Memphis Security Insider Independent Coverage · Est. 2018
Industry News

COVID-19 Arrives in Memphis: What the First Cases Mean for Local Businesses and Security

Marcus Johnson · · 8 min read

Two weeks ago, COVID-19 was something happening in other places. China. Italy. A cruise ship off the coast of Japan. Washington state. It felt distant, the kind of story you watch on the evening news and shake your head at without really processing what it might mean for your own city.

That distance closed fast. Tennessee confirmed its first case on March 5 in Williamson County. Shelby County confirmed its first case three days later, on March 8. As of this writing, the case count in Tennessee is climbing daily. Schools are closing. Restaurants are shifting to takeout only. The Grizzlies suspended their season along with the rest of the NBA. Beale Street is quiet in a way that Beale Street isn’t supposed to be quiet.

For Memphis businesses, the past two weeks have been a crash course in contingency planning. And for the security industry, the questions are coming faster than anyone has answers.

What’s Happening on the Ground

The most visible change in Memphis right now is the emptying of spaces that are normally full. Downtown offices are sending employees home to work remotely where possible. The medical district is focused on preparing for a potential patient surge, and non-essential appointments are being postponed. Retail foot traffic has dropped noticeably at locations like Wolfchase Galleria and the Shops of Saddle Creek. Restaurants along Overton Square and in Cooper-Young are pivoting to delivery and carryout.

For security companies, this creates an immediate operational question: what happens to guard contracts when the facilities they protect are half-empty or closed entirely?

The answer varies by client. Some property managers have maintained their existing security contracts, reasoning that an empty or partially occupied building still needs protection, possibly more protection than usual. A vacant office building is a target for break-ins, vandalism, and squatting. A parking garage with 20 cars instead of 200 still needs patrol coverage.

Other clients are calling security providers and asking to reduce hours or temporarily suspend service. If a restaurant is closed for dine-in, the owner who was paying for a weekend night guard doesn’t see the point of continuing that expense when revenue has dropped to zero.

Security companies are caught between maintaining their workforce and absorbing the revenue hit from reduced contracts. Guards who lose shifts don’t have savings accounts to float them through an indefinite disruption. The ones who can find work at Amazon or FedEx, both of which are ramping up hiring in Memphis to handle the surge in online ordering, will take those jobs. When the security contracts come back, the guards might not.

The Facilities That Need More Security, Not Less

While some businesses are scaling back, others are scaling up.

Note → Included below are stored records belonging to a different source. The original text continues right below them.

File: src/cen_pkg.sv
// Purpose: shared constants for the camera event notifier
// Assumes: register port with one-cycle read latency
// Notes:   all offsets are word indices on the plain register port
`default_nettype none
package cen_pkg;
  // Event codes, also the index into the enable bits
  localparam logic [3:0] EV_FRAME_BEGIN    = 4'h0;
  localparam logic [3:0] EV_EXPOSURE_BEGIN = 4'h1;
  localparam logic [3:0] EV_EXPOSURE_END   = 4'h2;
  localparam logic [3:0] EV_ACQ_REARM      = 4'h3;
  localparam logic [3:0] EV_TRIG_ACCEPT    = 4'h4;
  localparam logic [3:0] EV_TRIG_REJECT    = 4'h5;
  localparam logic [3:0] EV_IMAGE_DROP     = 4'h6;
  localparam logic [3:0] EV_COUNTER_DONE   = 4'h7;
  localparam logic [3:0] EV_IN_A_RISE      = 4'h8;
  localparam logic [3:0] EV_IN_A_FALL      = 4'h9;
  localparam logic [3:0] EV_IN_B_RISE      = 4'ha;
  localparam logic [3:0] EV_IN_B_FALL      = 4'hb;
  localparam logic [3:0] EV_OVERFLOW       = 4'hc;
  localparam int         NUM_EVENTS        = 13;
  localparam int         NUM_SOURCES       = 12;

  // Register offsets
  localparam logic [3:0] REG_NOTIFY_SELECT = 4'h0;
  localparam logic [3:0] REG_NOTIFY_ENABLE = 4'h1;
  localparam logic [3:0] REG_STAT_SELECT   = 4'h2;
  localparam logic [3:0] REG_STAT_VALUE    = 4'h3;
  localparam logic [3:0] REG_STAT_CLEAR    = 4'h4;
  localparam logic [3:0] REG_TIME_SYNC     = 4'h5;
  localparam logic [3:0] REG_STATUS        = 4'h6;
  localparam logic [3:0] REG_COUNTER_TGT   = 4'h7;

  // Notify enable values
  localparam logic [1:0] NOTIFY_OFF    = 2'h0;
  localparam logic [1:0] NOTIFY_ON     = 2'h1;
  localparam logic [1:0] NOTIFY_LEGACY = 2'h2;

  // Statistic selector values
  localparam logic [2:0] STAT_TRIG_REJECT  = 3'h0;
  localparam logic [2:0] STAT_IMAGE_DROP   = 3'h1;
  localparam logic [2:0] STAT_RESENT_PKT   = 3'h2;
  localparam logic [2:0] STAT_DROPPED_REQ  = 3'h3;
  localparam logic [2:0] STAT_PAUSE_FRAME  = 3'h4;
  localparam int         NUM_STATS         = 5;

  // Time-sync setting values
  localparam logic [1:0] SYNC_OFF   = 2'h0;
  localparam logic [1:0] SYNC_AUTO  = 2'h1;
  localparam logic [1:0] SYNC_SLAVE = 2'h2;

  // Status bit positions
  localparam int ST_OVERFLOW_BIT = 0;
  localparam int ST_TS_SRC_BIT   = 1;
  localparam int ST_MASTER_BIT   = 2;
  localparam int ST_SLAVE_BIT    = 3;

  localparam logic [31:0] COUNTER_TGT_RESET = 32'h0000_0000;
endpackage : cen_pkg
`default_nettype wire

File: src/cen_notifier.sv
// Purpose: event notification, statistics and time-sync mode control
// Assumes: event inputs are single-cycle pulses from on-chip logic, except input lines
// Notes:   one message per cycle leaves through a small FIFO toward the control channel
//
// How it works
// - Frame begin, at exposure delay start, sends a frame-begin message.
// - Exposure start and exposure end each send their own message.
// - Acquisition command becoming usable again sends a rearm message.
// - Every valid frame trigger sends a trigger-accepted message.
// - Trigger while not allowed is rejected, no frame starts, message sent.
// - Image discarded for lack of memory sends an image-dropped message.
// - Counter one reaching its target count sends a counter-done message.
// - Rise and fall on input lines a and b give four messages.
// - Queue overflow disables all events except overflow and sends one overflow message.
// - Per-event enable chosen by selector; off suppresses, on notifies.
// - Legacy enable value behaves exactly like on.
// - Selector picks a statistic; value reads it; clear resets only it.
// - Rejected trigger statistic counts each disallowed trigger.
// - Image-dropped statistic counts images discarded before transfer end.
// - Resent-packet statistic counts each packet sent again.
// - Resend requests queue boundedly; full queue drops request, still counts.
// - Pause-frame statistic counts each received pause frame.
// - Sync off takes no part; automatic role from the selection algorithm.
// - Slave-only setting never takes the master role.
// - Time sync enabled switches timestamp source to the network clock.
//
// The placing of the registers and the strobed register port were chosen for this implementation.
`default_nettype none
module cen_notifier
  import cen_pkg::*;
#(
  parameter int FIFO_DEPTH   = 4,
  parameter int RESEND_DEPTH = 4,
  parameter int STAT_W       = 32
)(
  input  wire logic        clock,
  input  wire logic        rst_n,
  input  wire logic [3:0]  reg_addr,
  input  wire logic [31:0] reg_wdata,
  input  wire logic        reg_wr,
  input  wire logic        reg_rd,
  output logic      [31:0] reg_rdata,
  input  wire logic        frame_begin,
  input  wire logic        exposure_begin,
  input  wire logic        exposure_finish,
  input  wire logic        acquisition_rearm,
  input  wire logic        frame_trigger,
  input  wire logic        trigger_allowed,
  input  wire logic        image_dropped,
  input  wire logic        counter_tick,
  input  wire logic        input_a_pin,
  input  wire logic        input_b_pin,
  input  wire logic        packet_resent,
  input  wire logic        resend_request,
  input  wire logic        resend_taken,
  input  wire logic        pause_frame,
  input  wire logic        bmc_master_wins,
  input  wire logic        msg_ready,
  output logic             msg_valid,
  output logic      [3:0]  msg_code,
  output logic             trigger_start,
  output logic             resend_pending,
  output logic             sync_active,
  output logic             ts_src_network,
  output logic             role_master,
  output logic             role_slave
);
  localparam int FAW = $clog2(FIFO_DEPTH);
  localparam int RAW = $clog2(RESEND_DEPTH + 1);

  // Input line synchronisers and edge history
  logic [1:0] in_s1_q, in_s2_q, in_d_q;
  always_ff @(posedge clock)
  begin
    in_s1_q <= {input_b_pin, input_a_pin};
    in_s2_q <= in_s1_q;
    in_d_q  <= in_s2_q;
  end
  wire [1:0] rise = in_s2_q & ~in_d_q;
  wire [1:0] fall = ~in_s2_q & in_d_q;

  // Counter one
  logic [31:0] cnt_tgt_q, cnt_q;
  wire cnt_hit = counter_tick && (cnt_q + 32'h1 == cnt_tgt_q);
  always_ff @(posedge clock)
  begin
    if (!rst_n)
      cnt_q <= 32'h0;
    else if (cnt_hit)
      cnt_q <= 32'h0;
    else if (counter_tick)
      cnt_q <= cnt_q + 32'h1;
  end

  wire trig_ok  = frame_trigger && trigger_allowed;
  wire trig_bad = frame_trigger && !trigger_allowed;

  // Rejected triggers never start a frame
  always_ff @(posedge clock)
  begin
    if (!rst_n)
      trigger_start <= 1'b0;
    else
      trigger_start <= trig_ok;
  end

  // Raw event sources, one bit per code below overflow
  wire [NUM_SOURCES-1:0] src = {
    fall[1], rise[1], fall[0], rise[0],
    cnt_hit,
    image_dropped,
    trig_bad,
    trig_ok,
    acquisition_rearm,
    exposure_finish, exposure_begin,
    frame_begin
  };

  // Enables and selection
  logic [NUM_EVENTS-1:0] en_q;
  logic [3:0]            sel_q;
  logic [2:0]            stat_sel_q;
  logic [1:0]            sync_q;
  logic                  ovf_flag_q;
  logic                  ovf_pend_q;

  wire wr_sel  = reg_wr && reg_addr == REG_NOTIFY_SELECT;
  wire wr_en   = reg_wr && reg_addr == REG_NOTIFY_ENABLE;
  wire wr_ssel = reg_wr && reg_addr == REG_STAT_SELECT;
  wire wr_clr  = reg_wr && reg_addr == REG_STAT_CLEAR;
  wire wr_sync = reg_wr && reg_addr == REG_TIME_SYNC;
  wire wr_tgt  = reg_wr && reg_addr == REG_COUNTER_TGT;
  wire wr_st   = reg_wr && reg_addr == REG_STATUS;
  wire en_val  = reg_wdata[1:0] == NOTIFY_ON
              || reg_wdata[1:0] == NOTIFY_LEGACY;

  // Gated events and FIFO push
  wire [NUM_SOURCES-1:0] gated = src & en_q[NUM_SOURCES-1:0];
  logic [3:0] push_code;
  always_comb
  begin
    push_code = 4'h0;
    for (int i = NUM_SOURCES - 1; i >= 0; i--)
      if (gated[i])
        push_code = 4'(i);
  end

  logic [3:0] fifo_q [FIFO_DEPTH];
  logic [FAW:0] wp_q, rp_q;
  wire [FAW:0] used   = wp_q - rp_q;
  wire fifo_full      = used == (FAW+1)'(FIFO_DEPTH);
  wire pop            = msg_valid && msg_ready;
  wire any_ev         = |gated;
  // Extra events in one cycle or an event into a full queue count as overflow
  wire multi_ev       = |(gated & (gated - 12'h1));
  wire overflow       = any_ev && (fifo_full || multi_ev);
  wire push_ev        = any_ev && !fifo_full;
  wire push_ovf       = !push_ev && ovf_pend_q && !fifo_full && en_q[EV_OVERFLOW];
  wire push           = push_ev || push_ovf;
  wire [3:0] push_val = push_ev ? push_code : EV_OVERFLOW;

  always_ff @(posedge clock)
  begin
    if (!rst_n)
    begin
      wp_q <= '0;
      rp_q <= '0;
    end
    else
    begin
      if (push)
        wp_q <= wp_q + 1'b1;
      if (pop)
        rp_q <= rp_q + 1'b1;
    end
  end
  always_ff @(posedge clock)
  begin
    if (push)
      fifo_q[wp_q[FAW-1:0]] <= push_val;
  end

  // Output stage
  wire [FAW:0] rp_n = pop ? rp_q + 1'b1 : rp_q;
  wire next_valid   = (wp_q != rp_n);
  always_ff @(posedge clock)
  begin
    if (!rst_n)
    begin
      msg_valid <= 1'b0;
      msg_code  <= 4'h0;
    end
    else if (!msg_valid || pop)
    begin
      msg_valid <= next_valid;
      if (next_valid)
        msg_code <= fifo_q[rp_n[FAW-1:0]];
    end
  end

  // Enable bits, selectors and overflow state
  always_ff @(posedge clock)
  begin
    if (!rst_n)
    begin
      en_q       <= '0;
      sel_q      <= 4'h0;
      stat_sel_q <= 3'h0;
      sync_q     <= SYNC_OFF;
      cnt_tgt_q  <= COUNTER_TGT_RESET;
      ovf_flag_q <= 1'b0;
      ovf_pend_q <= 1'b0;
    end
    else
    begin
      if (wr_sel)
        sel_q <= reg_wdata[3:0];
      if (wr_ssel)
        stat_sel_q <= reg_wdata[2:0];
      if (wr_sync)
        sync_q <= reg_wdata[1:0];
      if (wr_tgt)
        cnt_tgt_q <= reg_wdata;
      if (overflow)
      begin
        en_q[NUM_SOURCES-1:0] <= '0;
        ovf_pend_q            <= 1'b1;
      end
      else
      begin
        if (wr_en && sel_q < 4'(NUM_EVENTS))
          en_q[sel_q] <= en_val;
        if (push_ovf || !en_q[EV_OVERFLOW])
          ovf_pend_q <= 1'b0;
      end
      // Set wins over the software clear
      if (overflow)
        ovf_flag_q <= 1'b1;
      else if (wr_st && reg_wdata[ST_OVERFLOW_BIT])
        ovf_flag_q <= 1'b0;
    end
  end

  // Resend request queue occupancy
  logic [RAW-1:0] rq_cnt_q;
  wire rq_full = rq_cnt_q == RAW'(RESEND_DEPTH);
  wire rq_in   = resend_request && !rq_full;
  wire rq_out  = resend_taken && rq_cnt_q != '0;
  wire rq_drop = resend_request && rq_full && !rq_out;
  always_ff @(posedge clock)
  begin
    if (!rst_n)
      rq_cnt_q <= '0;
    else if (rq_in && !rq_out)
      rq_cnt_q <= rq_cnt_q + 1'b1;
    else if (rq_out && !(resend_request && (!rq_full || rq_out)))
      rq_cnt_q <= rq_cnt_q - 1'b1;
  end
  always_ff @(posedge clock)
  begin
    if (!rst_n)
      resend_pending <= 1'b0;
    else
      resend_pending <= (rq_cnt_q != '0) || resend_request;
  end

  // Statistic counters
  wire [NUM_STATS-1:0] stat_inc = {
    pause_frame,
    rq_drop,
    packet_resent,
    image_dropped,
    trig_bad
  };
  logic [STAT_W-1:0] stat_q [NUM_STATS];
  for (genvar g = 0; g < NUM_STATS; g++)
  begin : g_stat
    wire clr = wr_clr && stat_sel_q == 3'(g);
    always_ff @(posedge clock)
    begin
      if (!rst_n)
        stat_q[g] <= '0;
      else if (stat_inc[g])
        stat_q[g] <= clr ? STAT_W'(1) : stat_q[g] + 1'b1;
      else if (clr)
        stat_q[g] <= '0;
    end
  end
  wire [STAT_W-1:0] stat_rd = stat_sel_q < 3'(NUM_STATS) ? stat_q[stat_sel_q] : '0;

  // Time-sync role
  wire sync_on = sync_q == SYNC_AUTO || sync_q == SYNC_SLAVE;
  wire master_d = sync_q == SYNC_AUTO && bmc_master_wins;
  always_ff @(posedge clock)
  begin
    if (!rst_n)
    begin
      sync_active    <= 1'b0;
      ts_src_network <= 1'b0;
      role_master    <= 1'b0;
      role_slave     <= 1'b0;
    end
    else
    begin
      sync_active    <= sync_on;
      ts_src_network <= sync_on;
      role_master    <= master_d;
      role_slave     <= sync_on && !master_d;
    end
  end

  // Read port
  wire [31:0] status_w = {28'h0, role_slave, role_master, ts_src_network, ovf_flag_q};
  wire [31:0] en_rd    = sel_q < 4'(NUM_EVENTS) ? {31'h0, en_q[sel_q]} : 32'h0;
  logic [31:0] rd_mux;
  always_comb
  begin
    unique case (reg_addr)
      REG_NOTIFY_SELECT: rd_mux = {28'h0, sel_q};
      REG_NOTIFY_ENABLE: rd_mux = en_rd;
      REG_STAT_SELECT:   rd_mux = {29'h0, stat_sel_q};
      REG_STAT_VALUE:    rd_mux = 32'(stat_rd);
      REG_TIME_SYNC:     rd_mux = {30'h0, sync_q};
      REG_STATUS:        rd_mux = status_w;
      REG_COUNTER_TGT:   rd_mux = cnt_tgt_q;
      default:           rd_mux = 32'h0;
    endcase
  end
  always_ff @(posedge clock)
  begin
    if (!rst_n)
      reg_rdata <= 32'h0;
    else
      reg_rdata <= reg_rd ? rd_mux : 32'h0;
  end
endmodule : cen_notifier
`default_nettype wire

Hospitals and healthcare facilities across Memphis are increasing their security presence. Regional One Health Center, the city’s Level 1 trauma center, is preparing for potential COVID-19 patient surges. Methodist Le Bonheur Healthcare and Baptist Memorial are doing the same. Healthcare security in a pandemic context means screening at entrances, managing visitor access, and potentially dealing with stressed or frightened patients and family members.

Grocery stores and pharmacies have become critical infrastructure overnight. The panic-buying wave that hit Memphis in the second week of March put pressure on stores across the metro area. Costco, Walmart, and Kroger locations reported long lines, empty shelves, and occasional confrontations between customers over supplies. Some stores have added security personnel at entrances to manage crowd flow and enforce purchase limits.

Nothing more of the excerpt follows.